WORK INSTRUCTION >> Using the records below, quote only the span that opens with the line containing "H-Tree Depth: 1" and closes with the line containing "cell in the layout: buf_2", exactly and inclusively.

Stored items
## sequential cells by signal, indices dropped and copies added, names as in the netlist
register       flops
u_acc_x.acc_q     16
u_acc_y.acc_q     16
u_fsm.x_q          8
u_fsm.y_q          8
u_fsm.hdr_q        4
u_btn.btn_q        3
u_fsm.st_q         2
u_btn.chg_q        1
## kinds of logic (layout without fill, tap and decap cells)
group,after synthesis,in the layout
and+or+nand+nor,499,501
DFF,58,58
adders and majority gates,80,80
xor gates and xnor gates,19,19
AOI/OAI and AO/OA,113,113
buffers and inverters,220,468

--

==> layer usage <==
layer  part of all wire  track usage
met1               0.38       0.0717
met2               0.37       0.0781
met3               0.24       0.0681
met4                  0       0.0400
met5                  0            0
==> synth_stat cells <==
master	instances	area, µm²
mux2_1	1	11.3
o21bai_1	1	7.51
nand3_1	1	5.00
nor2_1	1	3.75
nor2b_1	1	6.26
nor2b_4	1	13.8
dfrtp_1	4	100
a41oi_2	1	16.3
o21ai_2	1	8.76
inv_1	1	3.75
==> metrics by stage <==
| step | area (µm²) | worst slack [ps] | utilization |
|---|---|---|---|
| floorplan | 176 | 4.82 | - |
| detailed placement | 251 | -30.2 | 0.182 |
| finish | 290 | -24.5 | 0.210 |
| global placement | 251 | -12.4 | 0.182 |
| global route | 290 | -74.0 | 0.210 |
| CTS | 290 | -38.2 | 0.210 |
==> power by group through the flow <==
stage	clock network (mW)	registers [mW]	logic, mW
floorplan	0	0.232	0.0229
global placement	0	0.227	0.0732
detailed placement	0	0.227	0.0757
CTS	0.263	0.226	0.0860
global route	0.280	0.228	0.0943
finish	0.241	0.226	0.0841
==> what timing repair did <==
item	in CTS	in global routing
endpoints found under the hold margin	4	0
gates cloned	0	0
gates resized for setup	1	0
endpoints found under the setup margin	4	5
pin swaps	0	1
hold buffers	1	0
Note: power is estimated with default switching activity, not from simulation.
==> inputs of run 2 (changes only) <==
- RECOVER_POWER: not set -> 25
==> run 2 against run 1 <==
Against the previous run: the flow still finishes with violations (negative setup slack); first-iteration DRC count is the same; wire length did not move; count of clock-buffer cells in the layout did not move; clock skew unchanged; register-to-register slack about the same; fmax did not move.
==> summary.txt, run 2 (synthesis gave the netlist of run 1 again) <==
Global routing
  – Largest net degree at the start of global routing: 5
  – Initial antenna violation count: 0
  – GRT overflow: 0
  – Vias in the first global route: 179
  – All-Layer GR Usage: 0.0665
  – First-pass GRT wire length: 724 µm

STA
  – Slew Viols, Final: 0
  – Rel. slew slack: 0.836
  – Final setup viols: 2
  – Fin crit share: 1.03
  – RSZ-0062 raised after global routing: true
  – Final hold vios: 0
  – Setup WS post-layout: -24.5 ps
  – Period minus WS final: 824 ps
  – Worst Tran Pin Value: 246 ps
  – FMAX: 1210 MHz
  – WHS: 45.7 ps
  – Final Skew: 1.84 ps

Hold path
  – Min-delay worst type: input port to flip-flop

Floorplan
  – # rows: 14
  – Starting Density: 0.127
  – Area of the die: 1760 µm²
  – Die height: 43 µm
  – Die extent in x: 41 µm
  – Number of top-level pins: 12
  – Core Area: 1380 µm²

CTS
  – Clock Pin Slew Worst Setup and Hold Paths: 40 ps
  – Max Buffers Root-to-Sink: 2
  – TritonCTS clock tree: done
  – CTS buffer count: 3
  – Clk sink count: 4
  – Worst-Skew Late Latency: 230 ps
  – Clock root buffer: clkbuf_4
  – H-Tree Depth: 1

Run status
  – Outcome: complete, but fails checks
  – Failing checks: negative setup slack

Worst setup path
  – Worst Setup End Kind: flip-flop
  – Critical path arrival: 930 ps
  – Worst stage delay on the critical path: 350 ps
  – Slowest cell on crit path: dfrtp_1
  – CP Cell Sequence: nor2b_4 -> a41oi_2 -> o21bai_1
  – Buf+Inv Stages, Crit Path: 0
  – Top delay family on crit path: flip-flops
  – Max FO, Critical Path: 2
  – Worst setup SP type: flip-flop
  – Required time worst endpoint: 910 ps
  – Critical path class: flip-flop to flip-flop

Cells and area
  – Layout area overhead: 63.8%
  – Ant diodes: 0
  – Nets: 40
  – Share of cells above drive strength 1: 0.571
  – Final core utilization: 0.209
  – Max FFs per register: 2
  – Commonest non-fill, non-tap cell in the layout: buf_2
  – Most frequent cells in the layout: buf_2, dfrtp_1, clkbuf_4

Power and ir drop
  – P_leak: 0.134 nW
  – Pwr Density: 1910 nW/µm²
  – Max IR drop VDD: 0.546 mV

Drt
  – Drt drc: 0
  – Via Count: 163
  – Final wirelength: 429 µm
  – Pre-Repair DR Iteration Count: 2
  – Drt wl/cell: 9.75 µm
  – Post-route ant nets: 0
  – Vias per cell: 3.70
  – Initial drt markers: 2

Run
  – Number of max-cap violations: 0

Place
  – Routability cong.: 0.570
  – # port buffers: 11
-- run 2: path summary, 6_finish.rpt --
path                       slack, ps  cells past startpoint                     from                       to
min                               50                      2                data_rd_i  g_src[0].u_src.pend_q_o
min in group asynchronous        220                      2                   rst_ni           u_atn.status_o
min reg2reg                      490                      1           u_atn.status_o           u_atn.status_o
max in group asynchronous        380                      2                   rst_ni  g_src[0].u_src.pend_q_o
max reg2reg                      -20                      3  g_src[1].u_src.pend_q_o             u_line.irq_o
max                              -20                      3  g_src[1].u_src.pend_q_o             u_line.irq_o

YOUR SOLUTION >>
  – H-Tree Depth: 1

Run status
  – Outcome: complete, but fails checks
  – Failing checks: negative setup slack

Worst setup path
  – Worst Setup End Kind: flip-flop
  – Critical path arrival: 930 ps
  – Worst stage delay on the critical path: 350 ps
  – Slowest cell on crit path: dfrtp_1
  – CP Cell Sequence: nor2b_4 -> a41oi_2 -> o21bai_1
  – Buf+Inv Stages, Crit Path: 0
  – Top delay family on crit path: flip-flops
  – Max FO, Critical Path: 2
  – Worst setup SP type: flip-flop
  – Required time worst endpoint: 910 ps
  – Critical path class: flip-flop to flip-flop

Cells and area
  – Layout area overhead: 63.8%
  – Ant diodes: 0
  – Nets: 40
  – Share of cells above drive strength 1: 0.571
  – Final core utilization: 0.209
  – Max FFs per register: 2
  – Commonest non-fill, non-tap cell in the layout: buf_2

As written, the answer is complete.